JABAR EKSPRES – La Luna, sebuah film komedi yang tiba-tiba meraih popularitas sebagai penghibur yang mengocok perut sejak awal cerita, ternyata menyimpan lebih dari sekadar tawa. Di balik komedinya, film ini menyentuh isu-isu sosial dengan satir yang begitu dekat dengan realitas kita.
Dalam kisahnya, La Luna tidak melibatkan adegan slasher atau kekejaman yang menggetarkan. Namun, daya tariknya terletak pada komedinya yang berani menyentuh berbagai isu sosial secara blak-blakan dan sadis.
Cerita dimulai di Kampung Bras Basah, sebuah desa yang sunyi dan terisolasi dari perubahan zaman. Penulis dan sutradara, M. Raihan Halim, dengan tegas memperlihatkan bagaimana warga desa dituntut untuk mengikuti nilai-nilai agama secara kaku, termasuk aturan yang membatasi hak dan penyensoran ketat.
Karakter utama, Datuk Hassan, seorang kepala desa konservatif yang membenci perubahan, menjadi simbol penguasa yang memanfaatkan agama sebagai alat untuk menindas dan memenuhi ambisinya. Dalam perjalanan cerita, otoritarianisme Hassan bersinggungan dengan Hanie, pemilik toko pakaian dalam La Luna, menciptakan konflik yang menghibur namun penuh makna.
La Luna tidak hanya menjadi drama politik desa yang intens; sebaliknya, film ini mengangkat isu-isu tersebut dengan sentuhan gelak tawa. Raihan berhasil memanfaatkan potensi berbagai elemen cerita, seperti konflik antargenerasi, aktivitas desa, dan eksistensi toko La Luna itu sendiri.
Bit komedi yang dihadirkan tidak hanya sekadar menghibur, tetapi juga memiliki muatan dewasa tanpa perlu resort ke visual yang eksplisit. Raihan sepertinya memahami audiensnya yang berasal dari Timur yang masih serumpun, sehingga ia menjaga keseimbangan dalam menggambarkan komedi dewasa.

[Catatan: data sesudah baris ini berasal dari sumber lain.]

`src/rtl/mem_port_arbiter_pkg.sv`:
```
// Shared definitions for the instruction/data memory port arbiter:
// FSM encoding, requester ids and the round-robin pick helper.
package mem_port_arbiter_pkg;

    typedef enum logic [1:0] {
        StIdle   = 2'b00,
        StGrantI = 2'b01,
        StGrantD = 2'b10,
        StDone   = 2'b11
    } arb_state_e;

    localparam logic PortI = 1'b0;
    localparam logic PortD = 1'b1;

    localparam int unsigned WaitCntWidth = 8;

    // Winner among the active requesters; a tie goes to the port that did not win last.
    function automatic logic pick_port(
        input logic ireq,
        input logic dreq,
        input logic last_grant
    );
        logic port;
        if (ireq && dreq) begin
            port = ~last_grant;
        end else if (dreq) begin
            port = PortD;
        end else begin
            port = PortI;
        end
        return port;
    endfunction

endpackage

```
`src/rtl/mem_port_arbiter_wait_timer.sv`:
```
// Memory wait-cycle watchdog: 8-bit counter that flags expiry once it has
// counted MaxWait unacknowledged cycles.
module wait_timer
    import mem_port_arbiter_pkg::*;
#(
    parameter int unsigned MaxWait = 15
) (
    input  logic i_clk,
    input  logic i_reset,
    input  logic i_clear,
    input  logic i_enable,
    output logic o_expire
);

    localparam logic [WaitCntWidth-1:0] Limit = WaitCntWidth'(MaxWait);

    logic [WaitCntWidth-1:0] r_count;

    always_ff @(posedge i_clk) begin
        if (i_reset) begin
            r_count <= '0;
        end else if (i_clear) begin
            r_count <= '0;
        end else if (i_enable) begin
            r_count <= r_count + 1'b1;
        end
    end

    assign o_expire = (r_count == Limit);

endmodule

```
`src/rtl/mem_port_arbiter.sv`:
```
// Round-robin arbiter sharing one memory port between a 16-bit read-only
// instruction fetch path and an 8-bit read/write data path.
module mem_port_arbiter
    import mem_port_arbiter_pkg::*;
#(
    parameter int unsigned AddrSize  = 8,
    parameter int unsigned IRamWidth = 16,
    parameter int unsigned DRamWidth = 8,
    parameter int unsigned MaxWait   = 15,
    parameter logic [7:0]  DummyVal  = 8'b11111111
) (
    input  logic                 i_clk,
    input  logic                 i_reset,

    input  logic                 i_ireq,
    input  logic [AddrSize-1:0]  i_iaddr,
    output logic [IRamWidth-1:0] o_idata,
    output logic                 o_iready,

    input  logic                 i_dreq,
    input  logic                 i_dwrite,
    input  logic [AddrSize-1:0]  i_daddr,
    input  logic [DRamWidth-1:0] i_ddata_in,
    output logic [DRamWidth-1:0] o_ddata_out,
    output logic                 o_dready,

    output logic                 o_mem_req,
    output logic                 o_mem_write,
    output logic [AddrSize-1:0]  o_mem_addr,
    output logic [IRamWidth-1:0] o_mem_wdata,
    input  logic [IRamWidth-1:0] i_mem_rdata,
    input  logic                 i_mem_ack,

    output logic                 o_timeout,
    output logic                 o_owner
);

    localparam logic [IRamWidth-1:0] IDummy = IRamWidth'({DummyVal, DummyVal});
    localparam logic [DRamWidth-1:0] DDummy = DRamWidth'(DummyVal);

    arb_state_e           r_state;
    logic                 r_last_grant;
    logic                 r_owner;
    logic                 r_dwrite;
    logic [AddrSize-1:0]  r_addr;
    logic [IRamWidth-1:0] r_wdata;
    logic                 r_mem_req;
    logic                 r_mem_write;
    logic [IRamWidth-1:0] r_idata;
    logic [DRamWidth-1:0] r_ddata_out;
    logic                 r_iready;
    logic                 r_dready;
    logic                 r_timeout;

    logic w_grant;
    logic w_in_grant;
    logic w_expire;
    logic w_timer_clear;
    logic w_timer_enable;

    assign w_grant        = pick_port(i_ireq, i_dreq, r_last_grant);
    assign w_in_grant     = (r_state == StGrantI) || (r_state == StGrantD);
    assign w_timer_clear  = (r_state == StIdle);
    assign w_timer_enable = w_in_grant && !i_mem_ack && !w_expire;

    wait_timer #(
        .MaxWait (MaxWait)
    ) u_wait_timer (
        .i_clk    (i_clk),
        .i_reset  (i_reset),
        .i_clear  (w_timer_clear),
        .i_enable (w_timer_enable),
        .o_expire (w_expire)
    );

    always_ff @(posedge i_clk) begin
        if (i_reset) begin
            r_state      <= StIdle;
            r_last_grant <= PortD;
            r_owner      <= PortI;
            r_dwrite     <= 1'b0;
            r_addr       <= '0;
            r_wdata      <= '0;
            r_mem_req    <= 1'b0;
            r_mem_write  <= 1'b0;
            r_idata      <= '0;
            r_ddata_out  <= '0;
            r_iready     <= 1'b0;
            r_dready     <= 1'b0;
            r_timeout    <= 1'b0;
        end else begin
            r_iready  <= 1'b0;
            r_dready  <= 1'b0;
            r_timeout <= 1'b0;

            unique case (r_state)
                StIdle: begin
                    if (i_ireq || i_dreq) begin
                        r_last_grant <= w_grant;
                        r_owner      <= w_grant;
                        r_mem_req    <= 1'b1;
                        if (w_grant == PortI) begin
                            r_state     <= StGrantI;
                            r_addr      <= i_iaddr;
                            r_mem_write <= 1'b0;
                        end else begin
                            r_state     <= StGrantD;
                            r_addr      <= i_daddr;
                            r_dwrite    <= i_dwrite;
                            r_mem_write <= i_dwrite;
                            r_wdata     <= IRamWidth'(i_ddata_in);
                        end
                    end
                end

                StGrantI, StGrantD: begin
                    // Ack takes precedence over the watchdog when both land together.
                    if (i_mem_ack || w_expire) begin
                        r_state     <= StDone;
                        r_mem_req   <= 1'b0;
                        r_mem_write <= 1'b0;
                        r_timeout   <= !i_mem_ack;
                        if (r_state == StGrantI) begin
                            r_iready <= 1'b1;
                            r_idata  <= i_mem_ack ? i_mem_rdata : IDummy;
                        end else begin
                            r_dready <= 1'b1;
                            if (!r_dwrite) begin
                                r_ddata_out <= i_mem_ack ? i_mem_rdata[DRamWidth-1:0] : DDummy;
                            end
                        end
                    end
                end

                StDone: begin
                    r_state <= StIdle;
                end

                default: begin
                    r_state <= StIdle;
                end
            endcase
        end
    end

    assign o_idata     = r_idata;
    assign o_iready    = r_iready;
    assign o_ddata_out = r_ddata_out;
    assign o_dready    = r_dready;
    assign o_mem_req   = r_mem_req;
    assign o_mem_write = r_mem_write;
    assign o_mem_addr  = r_addr;
    assign o_mem_wdata = r_wdata;
    assign o_timeout   = r_timeout;
    assign o_owner     = r_owner;

endmodule

```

Komedi juga menjadi senjata ampuh dalam menyinggung isu agama yang seringkali sensitif. La Luna berhasil mengubah persoalan-persoalan yang biasanya dianggap tabu menjadi hiburan komedi yang mudah dicerna, sambil tetap relevan dengan budaya agama masyarakat Indonesia.

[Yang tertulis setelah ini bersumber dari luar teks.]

`src/rtl/bus_pkg.sv`:
```
// ============================================================================
// Module : bus_pkg
// Brief  : Data-bus bridge state encoding and latched request layout.
// Rev    : 1.0 - initial release
// ============================================================================
`default_nettype none

package bus_pkg;

    localparam int c_BUS_ADDR_W = 32;
    localparam int c_BUS_DATA_W = 32;

    typedef enum logic [2:0] {
        IDLE  = 3'd0,
        REQ   = 3'd1,
        WAIT  = 3'd2,
        DONE  = 3'd3,
        DRAIN = 3'd4
    } dbus_state_t;

    typedef enum logic [1:0] {
        BYTE = 2'd0,
        HALF = 2'd1,
        WORD = 2'd2
    } msize_t;

    typedef struct packed {
        logic                      wr;
        msize_t                    size;
        logic [c_BUS_ADDR_W-1:0]   addr;
        logic [c_BUS_DATA_W/8-1:0] wstrb;
        logic [c_BUS_DATA_W-1:0]   wdata;
    } dbus_req_t;

endpackage

`default_nettype wire

```
`src/rtl/common_pkg.sv`:
```
// ============================================================================
// Module : common
// Brief  : Pipeline-side memory request types shared across the core.
// Rev    : 1.0 - initial release
// ============================================================================
`default_nettype none

package common;

    localparam int c_MEM_ADDR_W = 32;
    localparam int c_MEM_DATA_W = 32;

    typedef struct packed {
        logic                    valid;
        logic [c_MEM_ADDR_W-1:0] addr;
        logic [1:0]              size;
    } mem_read_req;

    typedef struct packed {
        logic                      valid;
        logic [c_MEM_ADDR_W-1:0]   addr;
        logic [1:0]                size;
        logic [c_MEM_DATA_W/8-1:0] strobe;
        logic [c_MEM_DATA_W-1:0]   data;
    } mem_write_req;

endpackage

`default_nettype wire

```
`src/rtl/dbus_bridge_req_latch.sv`:
```
// ============================================================================
// Module : dbus_req_latch
// Brief  : Holds the issued bus request stable until the transaction retires.
// Rev    : 1.0 - initial release
// ============================================================================
`default_nettype none

module dbus_req_latch
    import bus_pkg::*;
(
    input  logic      clk,
    input  logic      reset,
    input  logic      i_load,
    input  dbus_req_t i_req,
    output dbus_req_t o_req
);

    always_ff @(posedge clk or posedge reset) begin
        if (reset) begin
            o_req <= '0;
        end else if (i_load) begin
            o_req <= i_req;
        end
    end

endmodule

`default_nettype wire

```
`src/rtl/dbus_bridge.sv`:
```
// ============================================================================
// Module : dbus_bridge
// Brief  : M-stage to single-outstanding SRAM-like data-bus bridge with drain.
// Rev    : 1.0 - initial release
// ============================================================================
`default_nettype none

module dbus_bridge
    import bus_pkg::*;
    import common::*;
#(
    parameter int ADDR_W = 32,
    parameter int DATA_W = 32
) (
    input  logic                clk,
    input  logic                reset,
    input  mem_read_req         mread,
    input  mem_write_req        mwrite,
    input  logic                m_advance,
    input  logic                flush,
    output logic [DATA_W-1:0]   rd,
    output logic                d_data_ok,
    output logic                data_req,
    output logic                data_wr,
    output logic [1:0]          data_size,
    output logic [ADDR_W-1:0]   data_addr,
    output logic [DATA_W/8-1:0] data_wstrb,
    output logic [DATA_W-1:0]   data_wdata,
    input  logic                data_addr_ok,
    input  logic [DATA_W-1:0]   data_rdata,
    input  logic                data_data_ok
);

    dbus_state_t       r_state;
    dbus_state_t       w_next;
    logic              r_flushed;
    logic              w_flushed;
    logic              w_keep_flush;
    logic [DATA_W-1:0] r_rd;
    logic              w_valid;
    logic              w_load;
    logic              w_req;
    logic              w_ok;
    logic              w_pass;
    dbus_req_t         w_in;
    dbus_req_t         w_bus;
    dbus_req_t         r_req;

    // A write takes priority when the pipeline presents both.
    always_comb begin
        w_valid  = mread.valid | mwrite.valid;
        w_in.wr  = mwrite.valid;
        w_in.size  = msize_t'(mwrite.valid ? mwrite.size : mread.size);
        w_in.addr  = mwrite.valid ? mwrite.addr : mread.addr;
        w_in.wstrb = mwrite.valid ? mwrite.strobe : '0;
        w_in.wdata = mwrite.valid ? mwrite.data : '0;
    end

    dbus_req_latch u_req_latch (
        .clk    (clk),
        .reset  (reset),
        .i_load (w_load),
        .i_req  (w_in),
        .o_req  (r_req)
    );

    always_comb begin
        w_next    = r_state;
        w_load    = 1'b0;
        w_req     = 1'b0;
        w_ok      = 1'b1;
        w_pass    = 1'b0;
        w_flushed = r_flushed | flush;
        case (r_state)
            IDLE: begin
                if (w_valid && !flush) begin
                    w_load = 1'b1;
                    w_req  = 1'b1;
                    w_ok   = 1'b0;
                    if (data_addr_ok && data_data_ok) begin
                        w_ok   = 1'b1;
                        w_pass = 1'b1;
                        w_next = m_advance ? IDLE : DONE;
                    end else if (data_addr_ok) begin
                        w_next = WAIT;
                    end else begin
                        w_next = REQ;
                    end
                end
            end
            REQ: begin
                w_req = 1'b1;
                w_ok  = w_flushed;
                if (data_addr_ok && data_data_ok) begin
                    if (w_flushed) begin
                        w_next = IDLE;
                    end else begin
                        w_ok   = 1'b1;
                        w_pass = 1'b1;
                        w_next = m_advance ? IDLE : DONE;
                    end
                end else if (data_addr_ok) begin
                    w_next = w_flushed ? DRAIN : WAIT;
                end
            end
            WAIT: begin
                w_ok = w_flushed;
                if (data_data_ok) begin
                    if (w_flushed) begin
                        w_next = IDLE;
                    end else begin
                        w_ok   = 1'b1;
                        w_pass = 1'b1;
                        w_next = m_advance ? IDLE : DONE;
                    end
                end else if (w_flushed) begin
                    w_next = DRAIN;
                end
            end
            DONE: begin
                if (m_advance || flush) begin
                    w_next = IDLE;
                end
            end
            DRAIN: begin
                if (data_data_ok) begin
                    w_next = IDLE;
                end
            end
            default: begin
                w_next = IDLE;
            end
        endcase
        w_keep_flush = w_flushed && ((w_next == REQ) || (w_next == WAIT));
    end

    always_ff @(posedge clk or posedge reset) begin
        if (reset) begin
            r_state   <= IDLE;
            r_flushed <= 1'b0;
            r_rd      <= '0;
        end else begin
            r_state   <= w_next;
            r_flushed <= w_keep_flush;
            if (w_pass) begin
                r_rd <= data_rdata;
            end
        end
    end

    // Outputs are forced to idle values while reset is high, independent of the clock.
    always_comb begin
        w_bus      = (r_state == IDLE) ? w_in : r_req;
        data_req   = 1'b0;
        data_wr    = 1'b0;
        data_size  = '0;
        data_addr  = '0;
        data_wstrb = '0;
        data_wdata = '0;
        rd         = '0;
        d_data_ok  = 1'b1;
        if (!reset) begin
            data_req   = w_req;
            data_wr    = w_bus.wr;
            data_size  = w_bus.size;
            data_addr  = w_bus.addr[ADDR_W-1:0];
            data_wstrb = w_bus.wstrb[DATA_W/8-1:0];
            data_wdata = w_bus.wdata[DATA_W-1:0];
            rd         = w_pass ? data_rdata : r_rd;
            d_data_ok  = w_ok;
        end
    end

    a_single_op: assert property (@(posedge clk) disable iff (reset)
        !(mread.valid && mwrite.valid));

endmodule

`default_nettype wire
```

Film ini menghadirkan nuansa konservatif yang mungkin terasa ekstrem jika dibandingkan dengan masyarakat Indonesia, tetapi tetap memiliki keresahan yang valid terkait dengan kondisi sosial dan agama di negeri ini. Selain itu, La Luna juga memberi sorotan pada isu perempuan, menyoroti dampak budaya kolot yang masih melekat.